> Task: Please count the lines below that hold the word "counted" and give the count without any other text.

(Collected data)
`config.mk`:
```
export PLATFORM = sky130hd
export DESIGN_NAME = pdir_out_buf
export DESIGN_NICKNAME = d
export VERILOG_FILES = /design/src/hw/rtl/pdir_pkg.sv /design/src/hw/rtl/pdir_out_buf.sv
export SDC_FILE = /design/constraint.sdc
export NUM_CORES = 1
export LEC_CHECK = 0
export BUFFER_PORTS_ARGS = -buffer_cell sky130_fd_sc_hd__buf_2
export CAP_MARGIN = 5
export CORE_MARGIN = 1.5
export CORE_UTILIZATION = 36
export CTS_CLUSTER_DIAMETER = 150
export DETAILED_ROUTE_END_ITERATION = 7
export PLACE_DENSITY = 0.61
export SYNTH_ARGS = -nofsm -noshare
export SYNTH_HDL_FRONTEND = slang
export SYNTH_SLANG_ARGS = --single-unit
export TNS_END_PERCENT = 10
```
`constraint.sdc`:
```
create_clock -name clock -period 7.7 [get_ports clock]
set_input_delay 0.385 -clock clock [delete_from_list [all_inputs] [get_ports clock]]
set_output_delay 0.385 -clock clock [all_outputs]
set_load 0.05 [all_outputs]
```
`src/hw/rtl/pdir_pkg.sv`:
```
// ----------------------------------------------------------------------------
// pdir_pkg - shared definitions for the pulse-distance IR receiver
// Widths, register indexes, reset values, payload types and the checksum check.
// ----------------------------------------------------------------------------
package pdir_pkg;

   localparam int unsigned PACKET_BITS = 32;

   localparam int unsigned TIME_W  = 32;
   localparam int unsigned DATA_W  = 32;
   localparam int unsigned COUNT_W = 6;
   localparam int unsigned REG_W   = 16;
   localparam int unsigned INDEX_W = 3;

   // bit count at which a frame is complete: leader plus every data bit
   localparam logic [COUNT_W-1:0] FULL_COUNT = COUNT_W'(PACKET_BITS + 1);

   localparam logic [INDEX_W-1:0] REG_LEADER_MIN = 3'd0;
   localparam logic [INDEX_W-1:0] REG_LEADER_MAX = 3'd1;
   localparam logic [INDEX_W-1:0] REG_ONE_MIN    = 3'd2;
   localparam logic [INDEX_W-1:0] REG_ONE_MAX    = 3'd3;
   localparam logic [INDEX_W-1:0] REG_ZERO_MIN   = 3'd4;
   localparam logic [INDEX_W-1:0] REG_ZERO_MAX   = 3'd5;

   localparam logic [REG_W-1:0] LEADER_MIN_RST = 16'd10800;
   localparam logic [REG_W-1:0] LEADER_MAX_RST = 16'd16875;
   localparam logic [REG_W-1:0] ONE_MIN_RST    = 16'd1800;
   localparam logic [REG_W-1:0] ONE_MAX_RST    = 16'd2812;
   localparam logic [REG_W-1:0] ZERO_MIN_RST   = 16'd896;
   localparam logic [REG_W-1:0] ZERO_MAX_RST   = 16'd1400;

   localparam logic MODE_LEVEL = 1'b0;
   localparam logic MODE_TAKE  = 1'b1;

   typedef struct packed {
      logic              mode;
      logic              pin_level;
      logic [TIME_W-1:0] time_us;
   } req_type;

   typedef struct packed {
      logic [DATA_W-1:0]  packet;
      logic               data_ready;
      logic               checksum_ok;
      logic [COUNT_W-1:0] bit_count;
   } rsp_type;

   // top byte must match the XOR-mask fold of the lower 24 bits of the packet
   function automatic logic checksum_check(input logic [DATA_W-1:0] raw);
      logic [31:0] c;
      logic [7:0]  fold;
      c = ((raw << 2) & 32'h0203_FDFC) ^
          ((raw << 1) & 32'h01FE_01FE) ^
          (raw        & 32'h0003_FFFF) ^
          ((raw >> 1) & 32'h0002_0000) ^
          ((raw >> 2) & 32'h0001_FC00) ^
          ((raw >> 3) & 32'h0003_FE00) ^
          ((raw >> 4) & 32'h000E_03FC) ^
          ((raw >> 5) & 32'h0003_FE02);
      fold = c[7:0] ^ c[15:8] ^ c[23:16] ^ c[31:24];
      return raw[31:24] == fold;
   endfunction

endpackage

```
`src/hw/rtl/pdir_out_buf.sv`:
```
// ----------------------------------------------------------------------------
// pdir_out_buf - two-entry result buffer
// Output register plus skid register so input stays open while a result waits.
// ----------------------------------------------------------------------------
module pdir_out_buf import pdir_pkg::*; (
   input  logic    clock,
   input  logic    reset,
   input  logic    push,
   input  rsp_type push_data,
   output logic    push_ready,
   output logic    out_valid,
   input  logic    out_ready,
   output rsp_type out_data
);

   logic    out_valid_ff, out_valid_in;
   logic    skid_valid_ff, skid_valid_in;
   rsp_type out_ff, out_in;
   rsp_type skid_ff, skid_in;
   logic    drain;

   assign push_ready = !skid_valid_ff;
   assign drain      = out_valid_ff && out_ready;
   assign out_valid  = out_valid_ff;
   assign out_data   = out_ff;

   always_comb begin
      out_valid_in  = out_valid_ff;
      out_in        = out_ff;
      skid_valid_in = skid_valid_ff;
      skid_in       = skid_ff;
      if (!out_valid_ff || drain) begin
         // advance the skid entry first; no push can land while it is full
         if (skid_valid_ff) begin
            out_in        = skid_ff;
            out_valid_in  = 1'b1;
            skid_valid_in = 1'b0;
         end else begin
            out_in       = push_data;
            out_valid_in = push;
         end
      end else if (push) begin
         skid_in       = push_data;
         skid_valid_in = 1'b1;
      end
   end

   always_ff @(posedge clock) begin
      if (reset) begin
         out_valid_ff  <= 1'b0;
         skid_valid_ff <= 1'b0;
      end else begin
         out_valid_ff  <= out_valid_in;
         skid_valid_ff <= skid_valid_in;
      end
   end

   always_ff @(posedge clock) begin
      out_ff  <= out_in;
      skid_ff <= skid_in;
   end

endmodule

```
Word level (Yosys, flattened, before mapping)
Index checks and enable logic that the tools add are counted.

storage, ports and cells
  register bits = 82
  input bits = 44
  output and inout bits = 42

operators by class
  mux-type cells = 2
  bitwise logic cells = 1
  reductions and logical operators = 6

operators with widths
  kind                 number
  $mux W40             1
  $logic_not A1 Y1     2
  $reduce_and A2 Y1    1
  $reduce_or A2 Y1     1
  $logic_and A1 B1 Y1  1
  $logic_or A1 B1 Y1   1
  $mux W1              1
  $not A1 Y1           1

Depth between registers and ports, before layout
  depth after elaboration = 4
  mapped depth = 4

Least setup slack after synthesis
OpenSTA, ideal clock, no wires.

  path type = register to register
  start = reg out_valid_ff, in the netlist out_valid
  end = reg skid_ff[0] (netlist bit) (enable)
  setup time = 437 ps
  data arrival time = 3523 ps
  data required time = 7263 ps
  path slack = 3740 ps
  cell stages (with the launch flop) = 3
  buffers on the path = 0
  cell sequence = dfxtp_1 -> nand2b_1 -> nor2_1

between the ends
  cells in the longest elaborated chain, start to end = 4

RTL lines
  item                                                     RTL line                                source
  start, declared                                          pdir_out_buf.sv:16                      logic out_valid_ff, out_valid_in;
  start signal, assigned                                   pdir_out_buf.sv:53                      out_valid_ff <= out_valid_in;
  $logic_not A1 Y1 or $logic_and A1 B1 Y1 (tied branches)  pdir_out_buf.sv:32, pdir_out_buf.sv:23
  $logic_or A1 B1 Y1 *                                     pdir_out_buf.sv:32                      if (!out_valid_ff || drain) begin
  $not A1 Y1 (no line) *                                   n/a
  $reduce_and A2 Y1 (no line) *                            n/a
  end signal, assigned                                     pdir_out_buf.sv:60                      skid_ff <= skid_in;
  end, declared                                            pdir_out_buf.sv:19                      rsp_type skid_ff, skid_in;

Every way passes the cells marked *; elsewhere a longest branch is shown, timed or not.
A chain may end at the register's enable or synchronous reset.

Worst setup path in the final report
  start = reg out_valid_ff, in the netlist out_valid
  end = reg skid_ff[1] (netlist bit) (enable)

Same word-level chain as after synthesis.

==> results.md <==
* Max_slew headroom at roughly 26%
* Post-route cell area at 3800 sq um
* Post-synth cell types at 11
* R2R Path Start: out_valid$_SDFFE_PP0P_
* Worst Hold Launch: reset
* First-pass GRT wire length at just under 8 mm
* Crit end category: flip-flop
* Max Slew Vio Count at 0
* # IOs at between 80 and 90
* DRC at 0
* Initial Utilization at between 30% and 40%
* Total track usage at between 10 and 15%
* Final setup fails at 0
* Post-CTS Setup Bufs at 0
* Hpwl dp at between 3 and 4 mm
* Final worst path period share at a little under a third
* Sw Share at 26.0%
* Worst hold path type: primary input to flip-flop
* Worst vdd ir at ~74 uV
* Slowest stage cell on the critical path: nor2_4
* Unrepaired setup endpoints after global routing: no
* First DRT Iteration DRCs at 34
* CTS buffer count at 9
* FF+latch count, synth at 82
* Required time worst endpoint at 7.66 ns
* Syn Nets at 178
* Number of global-route vias before repair at about 1,500
* Vias per std cell at 4.30
* # fillers at between 700 and 800
* Net Sw Power at 0.234 mW
* Final WS setup at approximately 5.3 ns
* Area Overhead vs Synth at 20.4%
* Crit path DAT at roughly 2.4 ns
* CTS tree: done
* Hold WS at around 0.22 ns
* Syn avg cell area at between 20 and 25 sq um
* Top achievable clock speed at about 0.41 GHz
* Max Cap Violations at 0
* Kind of critical path: flip-flop to flip-flop
* Die area at between 9000 and 10,000 sq um
* Total number of vias at 1,444
* Final TNS setup at 0 ns
* CP startpoint kind: flip-flop
* Total power at between 0.8 and 0.9 mW
* Clock Latency Late Sink at ~0.34 ns
* Post-CTS sizing at 0
* Final WL at a little under 5 mm
* Non-Filler Instances at roughly 340
* Root Buffer: clkbuf_8
* Status: completed
* Internal at about 0.67 mW
* Place WS at about 5 ns
* DP Area at 3640 sq um
* Ant. Diodes at 0
* Routed WL per cell at between 10 and 15 um
* Final Hold Vio Count at 0
* GR Overflow Total at 0
* Post-route minimum period at about 2.4 ns
* Die width at roughly 97 um
* Yosys Warn Count at 0
* Layout cells sized above 1 at between 60% and 70%
* Comb power frac at 13.3%
* Post-Route Utilization at 45.6%
* CTS H-tree lvls at 3
* Drt pass-1 iters at 4
* Buffers added on ports at 85
* Seq. cell area at ~2400 sq um
* Critical-path maximum fanout at 43
* Clk buf depth at 2
* Power per cell area at around 240 nW/um^2
* CTS clk-pin slew, worst paths at approximately 0.08 ns
* Number of antenna-violating nets in the routed design at 0
* Inst Count DP at between 300 and 400
* Initial antenna violation count at 0
* Core ar. at between 8000 and 9000 sq um
* Seq/Total Area, Yosys at 77.3%
* Post-Syn Area at approximately 3200 sq um
* Clock group share of total power at 28.8%
* Reg2reg path depth at 2
* Sequential power share at 57.9%
* Crit-path cells: nand2b_2, nor2_4
* Area of the multi-input gates at about 630 sq um
* Least-Margin Pin Slew at 1.11 ns
* Clock sinks at just over 80
* Fin Clk Skew at 0.00680 ns
* # rows at 33
* Cts hold-fix bufs at 0
* LEAKAGE at 1.50 nW
* Chip height at roughly 97 um
* CP peak stage delay at between 1 and 1.5 ns
* Largest net degree at the start of global routing at between 40 and 50
* Hold Path Depth at 2
* # nets final at 270
* Cells after synthesis at between 100 and 150
* Placer Congestion at 0.671
* Beginning of the critical path: out_valid$_SDFFE_PP0P_
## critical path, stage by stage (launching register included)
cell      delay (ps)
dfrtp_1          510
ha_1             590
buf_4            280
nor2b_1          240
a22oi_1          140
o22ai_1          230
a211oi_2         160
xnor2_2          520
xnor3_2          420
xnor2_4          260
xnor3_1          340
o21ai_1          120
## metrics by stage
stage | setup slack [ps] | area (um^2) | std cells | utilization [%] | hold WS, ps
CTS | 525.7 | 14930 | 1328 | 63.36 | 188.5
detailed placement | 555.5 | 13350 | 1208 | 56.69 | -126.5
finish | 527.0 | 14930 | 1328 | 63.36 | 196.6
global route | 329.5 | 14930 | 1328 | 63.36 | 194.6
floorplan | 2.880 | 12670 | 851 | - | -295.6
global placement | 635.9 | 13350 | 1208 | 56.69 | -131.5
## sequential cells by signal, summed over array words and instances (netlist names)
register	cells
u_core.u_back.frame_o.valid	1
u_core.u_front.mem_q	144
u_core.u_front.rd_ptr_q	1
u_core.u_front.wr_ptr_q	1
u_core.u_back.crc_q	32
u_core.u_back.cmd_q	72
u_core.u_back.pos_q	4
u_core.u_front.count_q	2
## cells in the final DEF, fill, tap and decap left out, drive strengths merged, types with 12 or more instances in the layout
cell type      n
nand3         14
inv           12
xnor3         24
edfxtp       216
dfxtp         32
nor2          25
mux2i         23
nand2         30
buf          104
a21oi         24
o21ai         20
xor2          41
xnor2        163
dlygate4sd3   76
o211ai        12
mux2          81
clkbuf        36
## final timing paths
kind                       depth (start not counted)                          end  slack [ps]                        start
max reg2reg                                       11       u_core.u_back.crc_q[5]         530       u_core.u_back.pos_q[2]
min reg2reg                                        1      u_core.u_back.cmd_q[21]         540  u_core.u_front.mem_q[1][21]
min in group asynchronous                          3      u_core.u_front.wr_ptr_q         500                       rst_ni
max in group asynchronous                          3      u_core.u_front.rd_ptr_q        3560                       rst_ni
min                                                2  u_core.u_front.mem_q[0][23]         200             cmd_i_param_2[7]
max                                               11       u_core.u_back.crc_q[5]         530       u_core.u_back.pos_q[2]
## config.mk

```make
export PLATFORM = sky130hd
export DESIGN_NAME = ffpa_useq
export DESIGN_NICKNAME = d
export VERILOG_FILES = /design/src/ffpa_pkg.sv /design/src/ffpa_useq.sv
export SDC_FILE = /design/constraint.sdc
export NUM_CORES = 1
export LEC_CHECK = 0
export BUFFER_PORTS_ARGS = -buffer_cell sky130_fd_sc_hd__buf_2
export CAP_MARGIN = 40
export CORE_UTILIZATION = 45
export CTS_CLUSTER_SIZE = 24
export DETAILED_ROUTE_END_ITERATION = 8
export PLACE_DENSITY_LB_ADDON = 0.1
export SKIP_LAST_GASP = 1
export SLEW_MARGIN = 20
export SYNTH_ARGS = -nofsm -noshare
export SYNTH_HDL_FRONTEND = slang
export SYNTH_SLANG_ARGS = --single-unit
```

## constraint.sdc

```tcl
create_clock -name i_clk -period 2.6 [get_ports i_clk]
set_input_delay 0.26 -clock i_clk [delete_from_list [all_inputs] [get_ports i_clk]]
set_output_delay 0.26 -clock i_clk [all_outputs]
set_load 0.005 [all_outputs]
```
[src/rtl/core/bounded_sorted_insert_list.sv]
// An accepted input transaction goes straight into the output register, and every cell
// compares and shifts in that same cycle; one transaction per cycle unless m_tready stalls.
// A read selects one cell through an OR tree over CAPACITY cells.
// Reset (rst, synchronous) clears the fill count and the output valid flag.
// Record storage has no reset; only slots below the fill count are ever read.
module bounded_sorted_insert_list
  import bsil_pkg::*;
#(
  parameter int CAPACITY = 10
) (
  input  logic         clk,
  input  logic         rst,
  input  logic         s_tvalid,
  output logic         s_tready,
  // pix_size_key[31:0], camera_id[41:32], point_x[73:42], point_y[105:74],
  // point_z[137:106], similarity[153:138], read_index[159:154]
  input  logic [159:0] s_tdata,
  // cmd[1:0]
  input  logic [1:0]   s_tuser,
  output logic         m_tvalid,
  input  logic         m_tready,
  // out_key[31:0], out_camera[41:32], out_x[73:42], out_y[105:74], out_z[137:106],
  // out_similarity[153:138], entry_count[160:154], insert_position[167:161]
  output logic [167:0] m_tdata,
  // accepted[0], read_valid[1]
  output logic [1:0]   m_tuser
);

  `include "bounded_sorted_insert_list_assert.svh"

  localparam logic [COUNT_W-1:0] CAP = COUNT_W'(CAPACITY);

  logic               in_fire;
  logic [CMD_W-1:0]   cmd;
  logic [INDEX_W-1:0] read_index;
  rec_t               new_rec;
  cell_ctl_t          ctl;
  logic [COUNT_W-1:0] count;
  logic [COUNT_W-1:0] count_next;
  rec_t               cell_rec  [CAPACITY];
  cell_stat_t         cell_stat [CAPACITY];
  logic [CAPACITY-1:0] hit_vec;
  logic               any_hit;
  logic [COUNT_W-1:0] pos;
  logic               rd_valid;
  rec_t               rd_rec;
  logic               is_insert;
  logic               is_read;

  // Unpack the input transaction.
  assign cmd                = s_tuser;
  assign new_rec.key        = s_tdata[31:0];
  assign new_rec.camera     = s_tdata[41:32];
  assign new_rec.x          = s_tdata[73:42];
  assign new_rec.y          = s_tdata[105:74];
  assign new_rec.z          = s_tdata[137:106];
  assign new_rec.similarity = s_tdata[153:138];
  assign read_index         = s_tdata[159:154];

  // A new transaction is taken whenever the output register is free or drains.
  assign s_tready  = !m_tvalid || m_tready;
  assign in_fire   = s_tvalid && s_tready;
  assign is_insert = cmd == CMD_INSERT;
  assign is_read   = cmd == CMD_READ;

  assign ctl.insert = in_fire && is_insert;
  assign ctl.count  = count;

  // Chain of cells, each fed by its left neighbor.
  for (genvar i = 0; i < CAPACITY; i++) begin : g_cell
    if (i == 0) begin : g_head
      bsil_cell #(.INDEX(i)) u_cell (
        .clk      (clk),
        .ctl      (ctl),
        .new_rec  (new_rec),
        .prev_rec (new_rec),
        .prev_le  (1'b1),
        .rec      (cell_rec[i]),
        .stat     (cell_stat[i])
      );
    end else begin : g_body
      bsil_cell #(.INDEX(i)) u_cell (
        .clk      (clk),
        .ctl      (ctl),
        .new_rec  (new_rec),
        .prev_rec (cell_rec[i-1]),
        .prev_le  (cell_stat[i-1].le),
        .rec      (cell_rec[i]),
        .stat     (cell_stat[i])
      );
    end
    assign hit_vec[i] = cell_stat[i].hit;
  end

  assign any_hit  = |hit_vec;
  assign rd_valid = {1'b0, read_index} < count;

  // Encode the landing slot and select the read record.
  always_comb begin
    pos    = '0;
    rd_rec = '0;
    for (int i = 0; i < CAPACITY; i++) begin
      if (hit_vec[i]) begin
        pos = pos | COUNT_W'(i);
      end
      if ({1'b0, read_index} == COUNT_W'(i)) begin
        rd_rec = rd_rec | cell_rec[i];
      end
    end
    if (!any_hit) begin
      pos = CAP;
    end
  end

  // Fill count update.
  always_comb begin
    count_next = count;
    if (in_fire) begin
      if (is_insert && any_hit && count < CAP) begin
        count_next = count + COUNT_W'(1);
      end else if (cmd == CMD_CLEAR) begin
        count_next = '0;
      end
    end
  end

  always_ff @(posedge clk) begin
    if (rst) begin
      count <= '0;
    end else begin
      count <= count_next;
    end
  end

  // Output register.
  always_ff @(posedge clk) begin
    if (rst) begin
      m_tvalid <= 1'b0;
    end else if (s_tready) begin
      m_tvalid <= s_tvalid;
    end
  end

  always_ff @(posedge clk) begin
    if (in_fire) begin
      m_tdata[153:0]   <= (is_read && rd_valid) ?
                          {rd_rec.similarity, rd_rec.z, rd_rec.y, rd_rec.x,
                           rd_rec.camera, rd_rec.key} : 154'd0;
      m_tdata[160:154] <= count_next;
      m_tdata[167:161] <= is_insert ? pos : CAP;
      m_tuser[0]       <= is_insert && any_hit;
      m_tuser[1]       <= is_read && rd_valid;
    end
  end

  `BSIL_ASSERT_ALWAYS(a_count_bound, count <= CAP, "fill count above capacity")
  `BSIL_ASSERT_ALWAYS(a_hit_onehot, $onehot0(hit_vec), "more than one landing slot")
  `BSIL_ASSERT_NEXT(a_count_grows, ctl.insert && any_hit && count < CAP,
                    count == $past(count) + COUNT_W'(1), "insert did not grow the list")
  `BSIL_ASSERT_NEXT(a_clear_empties, in_fire && cmd == CMD_CLEAR, count == '0,
                    "clear did not empty the list")

endmodule
**config.mk**
```make
export PLATFORM = sky130hd
export DESIGN_NAME = mvp_ofifo
export DESIGN_NICKNAME = d
export VERILOG_FILES = /design/src/design/mvp_pkg.sv /design/src/design/mvp_ofifo.sv
export SDC_FILE = /design/constraint.sdc
export NUM_CORES = 1
export LEC_CHECK = 0
export ABC_CLOCK_PERIOD_IN_PS = 4100
export BUFFER_PORTS_ARGS = -buffer_cell sky130_fd_sc_hd__buf_2
export CORE_MARGIN = 2
export CORE_UTILIZATION = 59
export CTS_BUF_LIST = sky130_fd_sc_hd__clkbuf_4 sky130_fd_sc_hd__clkbuf_8
export CTS_CLUSTER_SIZE = 28
export DETAILED_ROUTE_END_ITERATION = 6
export HOLD_SLACK_MARGIN = 0.03
export PLACE_DENSITY = 0.89
export SETUP_SLACK_MARGIN = 0.1
export SYNTH_ARGS = -nofsm -noshare
export SYNTH_HDL_FRONTEND = slang
export SYNTH_SLANG_ARGS = --single-unit
```
**constraint.sdc**
```tcl
create_clock -name i_clk -period 4.1 [get_ports i_clk]
set_clock_uncertainty 0.15 [all_clocks]
set_input_delay 0.205 -clock i_clk [delete_from_list [all_inputs] [get_ports i_clk]]
set_output_delay 0.205 -clock i_clk [all_outputs]
set_load 0.01 [all_outputs]
```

> Output for this task: 2